There is much evidence that predators select ailing prey, and when this additional allowance is made it seems ludicrous to claim that peregrines can really do significant harm to racing pigeon interests. Rudebeck observed 260 hunts by peregrines. Of these only 19 were successful and in three of the cases the victim was suffering from an obvious abnormality. For 52 successful hunts by four species of predatory bird (sparrowhawk, goshawk, peregrine and sea eagle) he recorded that obviously abnormal individuals were selected in 19% of the cases – a much higher ratio of abnormal birds than would normally be expected in the wild. Thus when Hickey (1943) examined 10,000 starlings collected at random he reckoned that only 5% showed recognisable defects. M. H. Woodward, one time secretary of the British Falconers’ Club, quotes the case of 100 crows killed in Germany by trained falcons belonging to Herr Eutermoser. Sixty of these crows were judged to be fit, but the remainder were suffering from some sort of handicap, such as shot wounds, feather damage or poor body condition. But of 100 crows shot in the same district over the same period, only 23 were judged abnormal on the same criteria.

FIG. 13. Seasonal changes in the number of wood-pigeons (top figure) or domestic pigeons (lower figure) in the diet of the goshawk in Germany. The dotted line is based on Murton, Westwood & Isaacson 1964 and represents seasonal changes in the population size of the wood-pigeon. Goshawks take more pigeons when the population size of their prey is swollen by a post-breeding surplus of juveniles, domestic pigeons having their peak breeding season earlier than wood-pigeons. (Based on data in Brüll 1964).
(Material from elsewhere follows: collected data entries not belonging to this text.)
## src/rtl/ddr_train_pkg.sv

```systemverilog
// Shared types and sizing helpers for the DDR4 PHY training controllers.
package ddr_train_pkg;

  typedef enum logic [3:0] {
    ST_IDLE,
    ST_LOAD,
    ST_CLEAR,
    ST_SETTLE,
    ST_SAMPLE,
    ST_STEP,
    ST_BACK,
    ST_BSETTLE,
    ST_NEXT,
    ST_FIN
  } train_state_e;

  typedef enum logic [1:0] {
    SC_NONE,
    SC_EARLY,
    SC_LATE
  } sample_class_e;

  // Bits needed to hold any value in 0..max_val (never less than one bit).
  function automatic int unsigned cnt_w(input int unsigned max_val);
    return (max_val < 2) ? 1 : $clog2(max_val + 1);
  endfunction

endpackage

```

## src/rtl/dqsw_lane_mux.sv

```systemverilog
// Selects the active lane's eye-monitor/range inputs and fans the shared
// load/move/clear strobes out to that lane only.
module dqsw_lane_mux
  import ddr_train_pkg::*;
#(
  parameter int unsigned NUM_LANES = 2,
  parameter int unsigned LW        = 1
) (
  input  logic [LW-1:0]        lane_i,
  input  logic [NUM_LANES-1:0] early_i,
  input  logic [NUM_LANES-1:0] late_i,
  input  logic [NUM_LANES-1:0] oor_i,
  input  logic                 load_en_i,
  input  logic                 move_en_i,
  input  logic                 clr_en_i,
  output sample_class_e        class_o,
  output logic                 oor_o,
  output logic [NUM_LANES-1:0] load_o,
  output logic [NUM_LANES-1:0] move_o,
  output logic [NUM_LANES-1:0] clr_o
);

  logic [NUM_LANES-1:0] sel;
  logic                 early;
  logic                 late;

  always_comb begin
    sel   = '0;
    early = 1'b0;
    late  = 1'b0;
    oor_o = 1'b0;
    for (int unsigned i = 0; i < NUM_LANES; i++) begin
      if (lane_i == LW'(i)) begin
        sel[i] = 1'b1;
        early  = early_i[i];
        late   = late_i[i];
        oor_o  = oor_i[i];
      end
    end
  end

  always_comb begin
    class_o = SC_NONE;
    if (early && !late) begin
      class_o = SC_EARLY;
    end else if (late && !early) begin
      class_o = SC_LATE;
    end
  end

  assign load_o = sel & {NUM_LANES{load_en_i}};
  assign move_o = sel & {NUM_LANES{move_en_i}};
  assign clr_o  = sel & {NUM_LANES{clr_en_i}};

endmodule

```

## src/rtl/dqsw_train_sweep_ctrl.sv

```systemverilog
// DQSW write-levelling sweep: per lane, step the tap up until an early->late
// transition is seen, back off a few taps, and record the tap or a fail flag.
module dqsw_train_sweep_ctrl
  import ddr_train_pkg::*;
#(
  parameter int unsigned NUM_LANES     = 2,
  parameter int unsigned TAP_W         = 8,
  parameter int unsigned MAX_TAP       = 127,
  parameter int unsigned SETTLE_CYCLES = 8,
  parameter int unsigned BACKOFF       = 4
) (
  input  logic                       FAB_CLK,
  input  logic                       RESET_N,
  input  logic                       START,
  output logic                       BUSY,
  output logic                       DONE,
  output logic [NUM_LANES-1:0]       DELAY_LINE_LOAD,
  output logic [NUM_LANES-1:0]       DELAY_LINE_MOVE,
  output logic                       DELAY_LINE_DIRECTION,
  output logic [NUM_LANES-1:0]       EYE_MONITOR_CLEAR_FLAGS,
  input  logic [NUM_LANES-1:0]       EYE_MONITOR_EARLY,
  input  logic [NUM_LANES-1:0]       EYE_MONITOR_LATE,
  input  logic [NUM_LANES-1:0]       DELAY_LINE_OUT_OF_RANGE,
  output logic [NUM_LANES*TAP_W-1:0] TAP_RESULT,
  output logic [NUM_LANES-1:0]       LANE_FAIL
);

  localparam int unsigned LW  = cnt_w(NUM_LANES - 1);
  localparam int unsigned TCW = cnt_w(MAX_TAP);
  localparam int unsigned SW  = cnt_w(SETTLE_CYCLES);
  localparam int unsigned BW  = cnt_w(BACKOFF);

  train_state_e               state_q, state_d;
  logic [LW-1:0]              lane_q, lane_d;
  logic [TCW-1:0]             tap_q, tap_d;
  logic                       seen_q, seen_d;
  logic [SW-1:0]              settle_q, settle_d;
  logic [BW-1:0]              rem_q, rem_d;
  logic [NUM_LANES*TAP_W-1:0] res_q, res_d;
  logic [NUM_LANES-1:0]       fail_q, fail_d;

  logic          load_en, move_en, clr_en;
  logic          dir;
  logic          store_res, set_fail;
  logic          edge_hit;
  sample_class_e lane_class;
  logic          lane_oor;

  dqsw_lane_mux #(
    .NUM_LANES (NUM_LANES),
    .LW        (LW)
  ) u_lane_mux (
    .lane_i    (lane_q),
    .early_i   (EYE_MONITOR_EARLY),
    .late_i    (EYE_MONITOR_LATE),
    .oor_i     (DELAY_LINE_OUT_OF_RANGE),
    // Strobes are masked while reset is asserted so an aborted sweep never
    // emits a move/load in the reset cycle itself.
    .load_en_i (load_en && RESET_N),
    .move_en_i (move_en && RESET_N),
    .clr_en_i  (clr_en && RESET_N),
    .class_o   (lane_class),
    .oor_o     (lane_oor),
    .load_o    (DELAY_LINE_LOAD),
    .move_o    (DELAY_LINE_MOVE),
    .clr_o     (EYE_MONITOR_CLEAR_FLAGS)
  );

  always_ff @(posedge FAB_CLK) begin
    if (!RESET_N) begin
      state_q  <= ST_IDLE;
      lane_q   <= '0;
      tap_q    <= '0;
      seen_q   <= 1'b0;
      settle_q <= '0;
      rem_q    <= '0;
      res_q    <= '0;
      fail_q   <= '0;
    end else begin
      state_q  <= state_d;
      lane_q   <= lane_d;
      tap_q    <= tap_d;
      seen_q   <= seen_d;
      settle_q <= settle_d;
      rem_q    <= rem_d;
      res_q    <= res_d;
      fail_q   <= fail_d;
    end
  end

  assign edge_hit = seen_q && (lane_class == SC_LATE);

  always_comb begin
    state_d   = state_q;
    lane_d    = lane_q;
    tap_d     = tap_q;
    seen_d    = seen_q;
    settle_d  = settle_q;
    rem_d     = rem_q;
    res_d     = res_q;
    fail_d    = fail_q;
    load_en   = 1'b0;
    move_en   = 1'b0;
    clr_en    = 1'b0;
    dir       = 1'b1;
    store_res = 1'b0;
    set_fail  = 1'b0;

    case (state_q)
      ST_IDLE: begin
        if (START) begin
          lane_d  = '0;
          res_d   = '0;
          fail_d  = '0;
          state_d = ST_LOAD;
        end
      end
      ST_LOAD: begin
        load_en = 1'b1;
        tap_d   = '0;
        seen_d  = 1'b0;
        state_d = ST_CLEAR;
      end
      ST_CLEAR: begin
        clr_en   = 1'b1;
        settle_d = SW'(SETTLE_CYCLES - 1);
        state_d  = ST_SETTLE;
      end
      ST_SETTLE: begin
        if (settle_q == '0) begin
          state_d = ST_SAMPLE;
        end else begin
          settle_d = settle_q - SW'(1);
        end
      end
      ST_SAMPLE: begin
        if (edge_hit) begin
          // Direction drops here so it is stable a cycle before the first back-off pulse.
          dir     = 1'b0;
          rem_d   = (32'(tap_q) < BACKOFF) ? BW'(tap_q) : BW'(BACKOFF);
          state_d = ST_BACK;
        end else if (lane_oor || (tap_q == TCW'(MAX_TAP))) begin
          set_fail  = 1'b1;
          store_res = 1'b1;
          state_d   = ST_NEXT;
        end else begin
          seen_d  = seen_q || (lane_class == SC_EARLY);
          state_d = ST_STEP;
        end
      end
      ST_STEP: begin
        move_en = 1'b1;
        tap_d   = tap_q + TCW'(1);
        state_d = ST_CLEAR;
      end
      ST_BACK: begin
        dir = 1'b0;
        if (rem_q != '0) begin
          move_en = 1'b1;
          rem_d   = rem_q - BW'(1);
          if (tap_q != '0) begin
            tap_d = tap_q - TCW'(1);
          end
          state_d = ST_BSETTLE;
        end else begin
          store_res = 1'b1;
          state_d   = ST_NEXT;
        end
      end
      ST_BSETTLE: begin
        dir     = 1'b0;
        state_d = ST_BACK;
      end
      ST_NEXT: begin
        if (lane_q == LW'(NUM_LANES - 1)) begin
          state_d = ST_FIN;
        end else begin
          lane_d  = lane_q + LW'(1);
          state_d = ST_LOAD;
        end
      end
      ST_FIN: begin
        state_d = ST_IDLE;
      end
      default: begin
        state_d = ST_IDLE;
      end
    endcase

    for (int unsigned i = 0; i < NUM_LANES; i++) begin
      if (lane_q == LW'(i)) begin
        if (store_res) begin
          res_d[i*TAP_W +: TAP_W] = TAP_W'(tap_q);
        end
        if (set_fail) begin
          fail_d[i] = 1'b1;
        end
      end
    end
  end

  assign BUSY                 = (state_q != ST_IDLE) && (state_q != ST_FIN);
  assign DONE                 = (state_q == ST_FIN);
  assign DELAY_LINE_DIRECTION = dir;
  assign TAP_RESULT           = res_q;
  assign LANE_FAIL            = fail_q;

endmodule

```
Table 3 summarises the diet of two other birds of prey, the sparrowhawk and goshawk. Apart from demonstrating how two closely related species differ in their food requirements, enabling them to co-exist in the same deciduous woodland habitat without competition, the table shows the importance of the wood-pigeon in the diet of the goshawk. The fact that the goshawk is slightly larger than the peregrine and is also a woodland species accounts for its ability to take those larger pigeons which the peregrine rarely utilises. Many people have suggested that the goshawk should be encouraged to settle in Britain to help control the wood-pigeon population, but there is no evidence that it would take a sufficient toll to be effective, for the same reasons that eagles and harriers do not control grouse numbers. Fig. 13 supports this view by showing the proportion of wood-pigeons in the prey of goshawks at different seasons, against seasonal changes in wood-pigeon numbers. Clearly wood-pigeons are mostly eaten at the end of the breeding season when many juveniles are available, and in mid-winter when population size is still high. In spring, when the goshawk could potentially depress population size below normal – and hence really control numbers – it turns to other more easily captured prey. In contrast, feral and domestic pigeons breed earlier in the year and have a population peak in June; this is when they are most often caught by goshawks.